Sobre a relação entre indivíduos
de pele escura e macacos, lembro-me de Gilberto Freyre que, em Casa Grande e Senzala, dá um tapa na
cara dos racistas (e racialistas, acrescento eu novamente) quando afirma:
"Nem merece contradita séria a
superstição de ser o negro, pelos seus caraterísticos somáticos, o tipo de raça
mais próximo da incerta forma ancestral do homem cuja anatomia se supõe
semelhante à do chimpanzé. Superstição em que se baseia muito do julgamento
desfavorável que se faz da capacidade mental do negro. Mas os lábios dos
macacos são finos como na raça branca e não como na preta - lembra a propósito
o Professor (Franz) Boas. Entre as raças humanas são os europeus e os
australianos os mais peludos de corpo e não os negros. De modo que a
aproximação quase se reduziria às ventas mais chatas e escancaradas no negro do
que no branco".
Estas sábias palavras, escritas
há oitenta anos, parecem não ter entrado nos crânios enormes de “autênticos
idiotas”, na expressão do próprio Freyre. Dias atrás, ao fazer uma entrega num
restaurante do bairro da Tijuca, zona norte do Rio de Janeiro, o motorista de
uma empresa de bebidas, juntamente com outros dois entregadores, todos eles
negros, recebeu uma banana do gerente do estabelecimento comercial. Segundo
nota publicada no jornal O Globo do dia 23 de novembro, “o gesto poderia ser
encarado como uma gentileza se o gerente não tivesse dito ‘numa homenagem ao
dia de hoje, uma banana para cada um porque vocês são tudo (sic) da mesma
raça’”. O dia a que o gerente se refere é o Dia da Consciência Negra,
comemorado na cidade do Rio de Janeiro e em várias outras cidades brasileiras em
22 de novembro. O motorista e os dois colegas foram à delegacia prestar queixa
contra o gerente, denunciando-o por racismo.

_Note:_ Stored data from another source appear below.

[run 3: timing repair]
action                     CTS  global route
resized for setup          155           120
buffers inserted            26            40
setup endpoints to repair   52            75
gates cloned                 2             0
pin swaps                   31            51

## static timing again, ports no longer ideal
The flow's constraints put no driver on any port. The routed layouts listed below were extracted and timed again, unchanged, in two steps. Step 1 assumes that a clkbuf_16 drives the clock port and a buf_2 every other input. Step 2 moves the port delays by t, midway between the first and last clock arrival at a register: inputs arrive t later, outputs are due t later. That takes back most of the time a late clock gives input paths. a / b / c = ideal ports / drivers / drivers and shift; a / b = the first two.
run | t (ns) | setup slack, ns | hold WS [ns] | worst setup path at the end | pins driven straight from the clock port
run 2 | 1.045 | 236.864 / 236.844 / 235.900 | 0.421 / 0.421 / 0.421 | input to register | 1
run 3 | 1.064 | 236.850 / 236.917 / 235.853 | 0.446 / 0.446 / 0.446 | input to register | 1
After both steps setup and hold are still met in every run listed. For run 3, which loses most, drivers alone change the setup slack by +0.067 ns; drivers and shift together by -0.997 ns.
Context: an optimization exercise on an open-source flow, tuned for small area, a short achievable clock period and few clock cycles per item. The choices shown serve that exercise and are no tape-out recipe. At most, simulation tests tie the RTL to the original design; equivalence was not proved.

==> job 2819 <==
==> flow/design.v (excerpt) <==
module kiln_pe (
    input  wire        clk,
    input  wire        rst,           
    input  wire        in_valid,      
    input  wire        in_first,      
    input  wire        in_last,       
    input  wire [3:0]  fmt_a,
    input  wire [3:0]  fmt_b,
    input  wire [15:0] a,
    input  wire [15:0] b,
    input  wire [7:0]  scale_a,
    input  wire [7:0]  scale_b,
    input  wire [31:0] in_init,       
    output reg         out_valid,
    output wire [31:0] out_acc,
    output wire        out_knv,       
    output wire        out_kof,       
    output wire        out_iov        
);
    localparam [31:0] QNAN = 32'h7FC0_0000;
    reg        r_v, r_f, r_l;
    reg [3:0]  r_fa, r_fb;
    reg [15:0] r_a, r_b;
    reg [7:0]  r_sa, r_sb;
    reg [31:0] r_init;
    always @(posedge clk) begin
        if (rst) begin
            r_v <= 1'b0;
            r_f <= 1'b0;
            r_l <= 1'b0;
        end else begin
            r_v <= in_valid;
            r_f <= in_valid & in_first;
            r_l <= in_valid & in_last;
        end
        r_fa   <= fmt_a;
        r_fb   <= fmt_b;
        r_a    <= a;
        r_b    <= b;
        r_sa   <= scale_a;
        r_sb   <= scale_b;
        r_init <= in_init;
    end
    wire is_int = (r_fa[3:1] == 3'b000);
    wire is_lns = (r_fa == 4'hC);
    wire               da_s, db_s, da_inf, db_inf, da_nan, db_nan, da_z, db_z;
    wire [10:0]        da_sig, db_sig;
    wire [3:0]         da_lz, db_lz;
    wire signed [9:0]  da_x, db_x;
    kiln_pe_fpdec u_deca (
        .fmt(r_fa), .x(r_a), .scale(r_sa), .sign(da_s), .sig(da_sig), .lz(da_lz), .ex(da_x),
        .is_inf(da_inf), .is_nan(da_nan), .is_zero(da_z)
    );
    kiln_pe_fpdec u_decb (
        .fmt(r_fb), .x(r_b), .scale(r_sb), .sign(db_s), .sig(db_sig), .lz(db_lz), .ex(db_x),
        .is_inf(db_inf), .is_nan(db_nan), .is_zero(db_z)
    );
    wire [21:0] fsig = da_sig * db_sig;
    wire [5:0]        la = r_a[5:0];
    wire [5:0]        lb = r_b[5:0];
    wire signed [5:0] lq = {la[4], la[4:0]} + {lb[4], lb[4:0]};
    reg  [23:0]       lm;
    always @* begin
        case (lq[1:0])
            2'd0:    lm = 24'h80_0000;
            2'd1:    lm = 24'h98_37F0;
            2'd2:    lm = 24'hB5_04F3;
            default: lm = 24'hD7_44FD;
        endcase
    end
  ...
==> module kiln_pe_cadd, before the edit <==
module kiln_pe_cadd #(
    parameter W = 28
) (
    input  wire [W-1:0] x,
    input  wire [W-1:0] y,
    output wire [W-1:0] s0,
    output wire [W-1:0] s1
);
    localparam L = (W > 32) ? 6 : (W > 16) ? 5 : (W > 8) ? 4 : (W > 4) ? 3 : (W > 2) ? 2 : 1;
    wire [W-1:0] p = x ^ y;
    wire [W-1:0] gg [0:L];
    wire [W-1:0] pp [0:L];
    assign gg[0] = x & y;
    assign pp[0] = p;
    genvar l, i;
    generate
        for (l = 0; l < L; l = l + 1) begin : g_lvl
            for (i = 0; i < W; i = i + 1) begin : g_bit
                if (i >= (1 << l)) begin : g_op
                    assign gg[l+1][i] = gg[l][i] | (pp[l][i] & gg[l][i - (1 << l)]);
                    assign pp[l+1][i] = pp[l][i] & pp[l][i - (1 << l)];
                end else begin : g_pass
                    assign gg[l+1][i] = gg[l][i];
                    assign pp[l+1][i] = pp[l][i];
                end
            end
        end
    endgenerate
    wire [W-1:0] c0 = {gg[L][W-2:0], 1'b0};
    wire [W-1:0] c1 = {gg[L][W-2:0] | pp[L][W-2:0], 1'b1};
    assign s0 = p ^ c0;
    assign s1 = p ^ c1;
endmodule
Settings: LEC_CHECK=0, ABC_AREA=1, CAP_MARGIN=20, CORE_MARGIN=2, CORE_UTILIZATION=40, SLEW_MARGIN=20; clock period 32.0 ns.
standard.sh (not shown) runs the stock make flow with config.mk's settings and CLKGATE_MAP_FILE= SYNTH_SCRIPT=/design/flow/synth_recipe.tcl, a recipe that flattens the netlist after the stock synthesis.
==> flow/flow/run.sh <==
#!/bin/bash
# The standard layout with these changes: ADDER_MAP_FILE= SETUP_SLACK_MARGIN=23 'BUFFER_PORTS_ARGS=-buffer_cell sky130_fd_sc_hd__buf_2'
set -euo pipefail
bash standard.sh ADDER_MAP_FILE= SETUP_SLACK_MARGIN=23 'BUFFER_PORTS_ARGS=-buffer_cell sky130_fd_sc_hd__buf_2' finish > standard.log 2>&1
==> job 1167: changes against job 2819 <==
--- a/flow/design.v
+++ b/flow/design.v
@@ -42,3 +42,3 @@
 );
-    localparam L = (W > 32) ? 6 : (W > 16) ? 5 : (W > 8) ? 4 : (W > 4) ? 3 : (W > 2) ? 2 : 1;
+    localparam L = $clog2(W);
     wire [W-1:0] p = x ^ y;
==> flow/flow/run.sh (replaced) <==
#!/bin/bash
# The standard layout, with timing repair aiming for 23 ns of setup slack.
set -euo pipefail
bash standard.sh SETUP_SLACK_MARGIN=23 finish > standard.log 2>&1
==> impl_metrics.json <==
{
  "cts_resized": 13,
  "synth_fp_nets": 7408,
  "status": "no timing/DRC/antenna violations",
  "ys_seq_area_frac": 0.113,
  "synth_top_area_frac": 0.297
}
# the run above: job 2819

==> impl_metrics.json <==
{
  "top_layer": "met5",
  "synth_fp_nets": 6016,
  "wl_met1_um": 62300,
  "ys_seq_area_frac": 0.125,
  "yosys.area_share.simple": 0.371,
  "synth_top_area_frac": 0.185,
  "cpLargestDelayFamily": "adder cells",
  "status": "no timing/DRC/antenna violations"
}
# the run above: job 1167

Testbench counts of job 2819, summed over its fixed seeds: cycles 19,387, steps 19,363.
The RTL of job 1167 was laid out without a check of its function.


==> inputs of 02-19 <==
==> flow/design.v <==
module kiln_pe_lzc #(
    parameter W  = 24,
    parameter CW = 5
) (
    input  wire [W-1:0]  x,
    output reg  [CW-1:0] cnt
);
    integer i;
    always @* begin
        cnt = W[CW-1:0];
        for (i = 0; i < W; i = i + 1)
            if (x[i]) cnt = CW'(W - 1 - i);
    end
endmodule
module kiln_pe_fpdec (
    input  wire [3:0]        fmt,
    input  wire [15:0]       x,
    input  wire [7:0]        scale,
    output reg               sign,
    output reg  [10:0]       sig,
    output wire [3:0]        lz,
    output reg  signed [9:0] ex,
    output reg               is_inf,
    output reg               is_nan,
    output reg               is_zero
);
    reg [7:0]        e;       
    reg [7:0]        ee;      
    reg signed [9:0] k;       
    always @* begin
        sign   = 1'b0;
        sig    = 11'd0;
        e      = 8'd0;
        k      = 10'sd0;
        is_inf = 1'b0;
        is_nan = 1'b0;
        case (fmt)
            4'h0: begin  
                sign = x[7];
                sig  = {x[7] ? 8'd0 - x[7:0] : x[7:0], 3'd0};
            end
            4'h1: begin  
                sig  = {x[7:0], 3'd0};
            end
            4'h7: begin  
                sign   = x[15];
                e      = {3'd0, x[14:10]};
                sig    = {(x[14:10] != 5'd0), x[9:0]};
                k      = -10'sd77;
                is_inf = (x[14:10] == 5'h1F) && (x[9:0] == 10'd0);
                is_nan = (x[14:10] == 5'h1F) && (x[9:0] != 10'd0);
            end
            4'h8: begin  
                sign   = x[15];
                e      = x[14:7];
                sig    = {(x[14:7] != 8'd0), x[6:0], 3'd0};
                k      = -10'sd189;
                is_inf = (x[14:7] == 8'hFF) && (x[6:0] == 7'd0);
                is_nan = (x[14:7] == 8'hFF) && (x[6:0] != 7'd0);
            end
            4'h9: begin  
                sign   = x[7];
                e      = {4'd0, x[6:3]};
                sig    = {(x[6:3] != 4'd0), x[2:0], 7'd0};
                k      = -10'sd69;
                is_nan = (x[6:0] == 7'h7F);
            end
            4'hA: begin  
                sign   = x[7];
                e      = {3'd0, x[6:2]};
                sig    = {(x[6:2] != 5'd0), x[1:0], 8'd0};
                k      = -10'sd77;
                is_inf = (x[6:2] == 5'h1F) && (x[1:0] == 2'd0);
                is_nan = (x[6:2] == 5'h1F) && (x[1:0] != 2'd0);
            end
            default: begin  
                sign   = x[3];
                e      = {6'd0, x[2:1]};
                sig    = {(x[2:1] != 2'd0), x[0], 9'd0};
                k      = -10'sd63;
            end
        endcase
        ee = (e == 8'd0) ? 8'd1 : e;
        ex = $signed({2'd0, ee}) + $signed({2'd0, scale}) + k;
        is_zero = (sig == 11'd0) && !is_inf && !is_nan;
        if (scale == 8'hFF) begin
            is_nan  = 1'b1;
            is_inf  = 1'b0;
            is_zero = 1'b0;
        end
    end
    kiln_pe_lzc #(.W(11), .CW(4)) u_lz (.x(sig), .cnt(lz));
endmodule
module kiln_pe (
    input  wire        clk,
    input  wire        rst,           
    input  wire        in_valid,      
    input  wire        in_first,      
    input  wire        in_last,       
    input  wire [3:0]  fmt_a,
    input  wire [3:0]  fmt_b,
    input  wire [15:0] a,
    input  wire [15:0] b,
    input  wire [7:0]  scale_a,
    input  wire [7:0]  scale_b,
    input  wire [31:0] in_init,       
    output reg         out_valid,
    output wire [31:0] out_acc,
    output wire        out_knv,       
    output wire        out_kof,       
    output wire        out_iov        
);
    localparam [31:0] QNAN = 32'h7FC0_0000;
    reg        r_v, r_f, r_l;
    reg [3:0]  r_fa, r_fb;
    reg [15:0] r_a, r_b;
    reg [7:0]  r_sa, r_sb;
    reg [31:0] r_init;
    always @(posedge clk) begin
        if (rst) begin
            r_v <= 1'b0;
            r_f <= 1'b0;
            r_l <= 1'b0;
        end else begin
            r_v <= in_valid;
            r_f <= in_valid & in_first;
            r_l <= in_valid & in_last;
        end
        r_fa   <= fmt_a;
        r_fb   <= fmt_b;
        r_a    <= a;
        r_b    <= b;
        r_sa   <= scale_a;
        r_sb   <= scale_b;
        r_init <= in_init;
    end
    wire is_int = (r_fa[3:1] == 3'b000);
    wire is_lns = (r_fa == 4'hC);
    wire               da_s, db_s, da_inf, db_inf, da_nan, db_nan, da_z, db_z;
    wire [10:0]        da_sig, db_sig;
    wire [3:0]         da_lz, db_lz;
    wire signed [9:0]  da_x, db_x;
    kiln_pe_fpdec u_deca (
        .fmt(r_fa), .x(r_a), .scale(r_sa), .sign(da_s), .sig(da_sig), .lz(da_lz), .ex(da_x),
        .is_inf(da_inf), .is_nan(da_nan), .is_zero(da_z)
    );
    kiln_pe_fpdec u_decb (
        .fmt(r_fb), .x(r_b), .scale(r_sb), .sign(db_s), .sig(db_sig), .lz(db_lz), .ex(db_x),
        .is_inf(db_inf), .is_nan(db_nan), .is_zero(db_z)
    );
    wire [21:0] fsig = da_sig * db_sig;
    wire [5:0]        la = r_a[5:0];
    wire [5:0]        lb = r_b[5:0];
    wire signed [5:0] lq = {la[4], la[4:0]} + {lb[4], lb[4:0]};
    reg  [23:0]       lm;
    always @* begin
        case (lq[1:0])
            2'd0:    lm = 24'h80_0000;
            2'd1:    lm = 24'h98_37F0;
            2'd2:    lm = 24'hB5_04F3;
            default: lm = 24'hD7_44FD;
        endcase
    end
    wire l_nan  = (la == 6'h30) || (lb == 6'h30) || (r_sa == 8'hFF) || (r_sb == 8'hFF);
    wire l_zero = (la == 6'h10) || (lb == 6'h10);
    wire [23:0]        u_m  = is_lns ? lm : {2'b00, fsig};
    wire signed [10:0] base = is_lns
        ? $signed({{7{lq[5]}}, lq[5:2]}) + $signed({3'd0, r_sa}) + $signed({3'd0, r_sb}) - 11'sd127
        : $signed({da_x[9], da_x}) + $signed({db_x[9], db_x});
    wire [4:0]         lzab = is_lns ? 5'd0 : {1'b0, da_lz} + {1'b0, db_lz} + 5'd2;
    wire signed [10:0] t    = base - 11'sd1 - $signed({6'd0, lzab});
    wire [4:0]         s1   = !t[10] ? lzab : base[4:0] - 5'd1;
    wire [23:0]        v    = u_m << s1;
    wire               one  = !v[23] && (t > 11'sd0);
    wire [23:0]        n_m  = one ? {v[22:0], 1'b0} : v;
    wire signed [10:0] e0   = t[10] ? 11'sd1 : t + 11'sd1;
    wire [8:0]         e0s  = (e0 > 11'sd256) ? 9'd256 : e0[8:0];
    wire [8:0]         e1s  = (t > 11'sd256) ? 9'd256 : t[8:0];
    wire [8:0]         n_e  = one ? e1s : e0s;
    wire [10:0] rsh = 11'sd1 - base;
    wire [4:0]  rs  = (rsh > 11'd26) ? 5'd27 : rsh[4:0];
    reg  [26:0] dn;
    reg         dst;
    integer     j;
    always @* begin
        dn  = {u_m, 3'b000};
        dst = 1'b0;
        for (j = 0; j < 5; j = j + 1)
            if (rs[j]) begin
                dst = dst | |(dn & ((27'd1 << (1 << j)) - 27'd1));
                dn  = dn >> (1 << j);
            end
    end
    reg         p_s, p_nan, p_gnan, p_inf;
    reg [23:0]  p_m;
    reg [8:0]   p_e;
    reg [2:0]   p_t;
    always @* begin
        p_nan  = 1'b0;
        p_gnan = 1'b0;
        p_inf  = 1'b0;
        p_t    = 3'd0;
        if (base < 11'sd1) begin
            p_m = dn[26:3];
            p_t = {dn[2:1], dn[0] | dst};
            p_e = 9'd1;
        end else begin
            p_m = n_m;
            p_e = n_e;
        end
        if (is_lns) begin
            p_s   = la[5] ^ lb[5];
            p_nan = l_nan;
            if (l_zero) begin
                p_s = 1'b0;
                p_m = 24'd0;
                p_e = 9'd0;
                p_t = 3'd0;
            end
        end else begin
            p_s    = da_s ^ db_s;
            p_gnan = !da_nan && !db_nan && ((da_inf && db_z) || (da_z && db_inf));
            p_nan  = da_nan || db_nan || p_gnan;
            p_inf  = !p_nan && (da_inf || db_inf);
            if (da_z || db_z) begin
                p_m = 24'd0;
                p_e = 9'd0;
                p_t = 3'd0;
            end
        end
        if (is_int)
            p_m = {8'd0, fsig[21:6]};
        if (!r_v) begin
            p_s    = 1'b1;
            p_m    = 24'd0;
            p_e    = 9'd0;
            p_t    = 3'd0;
            p_nan  = 1'b0;
            p_gnan = 1'b0;
            p_inf  = 1'b0;
        end
    end
    reg        q_v, q_f, q_l, q_int;
    reg        q_s, q_nan, q_gnan, q_inf;
    reg [23:0] q_m;
    reg [8:0]  q_e;
    reg [2:0]  q_t;
    always @(posedge clk) begin
        if (rst) begin
            q_v <= 1'b0;
            q_f <= 1'b0;
            q_l <= 1'b0;
        end else begin
            q_v <= r_v;
            q_f <= r_f;
            q_l <= r_l;
        end
        if (r_v)
            q_int <= is_int;
        q_s    <= p_s;
        q_nan  <= p_nan;
        q_gnan <= p_gnan;
        q_inf  <= p_inf;
        q_m    <= p_m;
        q_e    <= p_e;
        q_t    <= p_t;
    end
    reg [31:0] acc, res;
    reg        acc_h;         
    reg        knv, kof, iov;
    wire [32:0] isum = {acc[31], acc} + {{16{q_s}}, {1'b0, q_m[15:0]} ^ {17{q_s}}} + {32'd0, q_s};
    wire        iovf = isum[32] ^ isum[31];
    wire        a_s   = acc[31];
    wire [7:0]  a_ef  = acc[30:23];
    wire        a_sub = !acc_h;
    wire        a_max = (a_ef == 8'hFF);
    wire        a_nan = a_max && (acc[22:0] != 23'd0);
    wire        a_inf = a_max && (acc[22:0] == 23'd0);
    wire [8:0]  a_e   = {1'b0, a_ef[7:1], a_ef[0] | a_sub};
    wire [26:0] A     = {!a_sub, acc[22:0], 3'd0};
    wire [26:0] P     = {q_m, q_t};
    wire        sub   = a_s ^ q_s;
    wire [9:0]  d_pa  = {1'b0, q_e} - {1'b0, a_e};
    wire [9:0]  d_ap  = {1'b0, a_e} - {1'b0, q_e};
    wire        pgt   = d_ap[9];             
    wire        agt   = d_pa[9];             
    wire        near  = sub && ((d_pa == 10'd0) || (d_pa == 10'd1) || (d_pa == 10'h3FF));
    wire [8:0]  x_e   = pgt ? q_e : a_e;
    wire        f_xs  = pgt ? q_s : a_s;
    wire [26:0] f_x   = pgt ? P : A;
    wire [26:0] f_y   = pgt ? A : P;
    wire [9:0]  d     = pgt ? d_pa : d_ap;
    wire [4:0]  ash   = (d > 10'd26) ? 5'd27 : d[4:0];
    reg  [26:0] yal;
    reg         yst;
    integer     k;
    always @* begin
        yal = f_y;
        yst = 1'b0;
        for (k = 0; k < 5; k = k + 1)
            if (ash[k]) begin
                yst = yst | |(yal & ((27'd1 << (1 << k)) - 27'd1));
                yal = yal >> (1 << k);
            end
    end
    wire [26:0] f_ya  = {yal[26:1], yal[0] | yst};
    wire [27:0] fsum  = {1'b0, f_x} + ({1'b0, f_ya} ^ {28{sub}}) + {27'd0, sub};
    wire        f_l1  = sub && !fsum[26];
    wire [23:0] f_m   = fsum[27] ? fsum[27:4] : f_l1 ? fsum[25:2] : fsum[26:3];
    wire        f_g   = fsum[27] ? fsum[3]    : f_l1 ? fsum[1]    : fsum[2];
    wire        f_st  = fsum[27] ? |fsum[2:0] : f_l1 ? fsum[0]    : |fsum[1:0];
    wire [9:0]  f_e   = fsum[27] ? {1'b0, x_e} + 10'd1 : f_l1 ? {1'b0, x_e} - 10'd1 : {1'b0, x_e};
    wire [26:0] A1    = pgt ? {1'b0, A[26:1]} : A;
    wire [26:0] P1    = agt ? {1'b0, P[26:2], P[1] | P[0]} : P;
    wire [27:0] n1    = {1'b0, P} - {1'b0, A1};
    wire [27:0] n2    = {1'b0, A} - {1'b0, P1};
    wire        use1  = pgt || (!agt && !n1[27]);
    wire [26:0] nd    = use1 ? n1[26:0] : n2[26:0];
    wire        n_s   = use1 ? q_s : a_s;
    wire [26:0] lcap;
    genvar gk;
    generate
        for (gk = 0; gk < 27; gk = gk + 1) begin : g_lcap
            assign lcap[gk] = (x_e == 9'd27 - gk);
        end
    endgenerate
    wire [4:0]  nn_lz;
    kiln_pe_lzc #(.W(27), .CW(5)) u_lzs (.x(nd | lcap), .cnt(nn_lz));
    wire [26:0] nl    = nd << nn_lz;
    wire [9:0]  nn_e  = {1'b0, x_e} - {5'd0, nn_lz};
    wire [23:0] r_m   = near ? nl[26:3] : f_m;
    wire        r_g   = near ? nl[2]    : f_g;
    wire        r_st  = near ? |nl[1:0] : f_st;
    wire [9:0]  r_e   = near ? nn_e     : f_e;
    wire        r_zero = near ? (nd == 27'd0) : (fsum == 28'd0);
    wire        r_s   = r_zero ? (a_s & q_s) : near ? n_s : f_xs;
    wire        up    = r_g & (r_st | r_m[0]);
    wire [7:0]  r_ef  = r_m[23] ? r_e[7:0] : 8'd0;
    wire [30:0] rnd   = {r_ef, r_m[22:0]} + {30'd0, up};
    wire        big   = r_m[23] && (r_e >= 10'd255);
    wire        ovf   = big || (rnd[30:23] == 8'hFF);
    reg [31:0] f_res;
    reg        f_nv, f_of, f_h;
    always @* begin
        f_h  = 1'b1;
        f_nv = 1'b0;
        f_of = 1'b0;
        if (q_nan || a_nan) begin
            f_res = QNAN;
            f_nv  = q_gnan && !a_nan;
        end else if (a_inf && q_inf && (a_s != q_s)) begin
            f_res = QNAN;
            f_nv  = 1'b1;
        end else if (a_inf || q_inf) begin
            f_res = {a_inf ? a_s : q_s, 8'hFF, 23'd0};
        end else if (big) begin
            f_res = {r_s, 8'hFF, 23'd0};
            f_of  = 1'b1;
        end else begin
            f_res = {r_s, rnd};
            f_of  = ovf;
            f_h   = r_m[23] | rnd[23];
        end
    end
    wire [31:0] nxt = q_int ? isum[31:0] : f_res;
    always @(posedge clk) begin
        res <= nxt;
        acc <= r_f ? r_init : nxt;
        acc_h <= r_f ? (r_init[30:23] != 8'd0) : f_h;
        if (q_int) begin
            knv <= 1'b0;
            kof <= 1'b0;
            iov <= (q_f ? 1'b0 : iov) | iovf;
        end else begin
            knv <= (q_f ? 1'b0 : knv) | f_nv;
            kof <= (q_f ? 1'b0 : kof) | f_of;
            iov <= 1'b0;
        end
    end
    always @(posedge clk) begin
        if (rst)
            out_valid <= 1'b0;
        else
            out_valid <= q_v & q_l;
    end
    assign out_acc = res;
    assign out_knv = knv;
    assign out_kof = kof;
    assign out_iov = iov;
endmodule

É claro que atitudes racistas
devem ser punidas com toda a severidade prevista pela legislação e, mais ainda,
ridicularizadas pela sociedade de modo a constranger o agressor numa tentativa
de fazê-lo tomar consciência de que julgar indivíduos com base na cor da pele
é, não só crime, mas moralmente injustificável e cientificamente indefensável.
O mais saudável seria abandonar
o conceito de raça como categoria de classificação da humanidade. Hoje já se
sabe que indivíduos de tonalidades de pele diametralmente opostas (como medir?)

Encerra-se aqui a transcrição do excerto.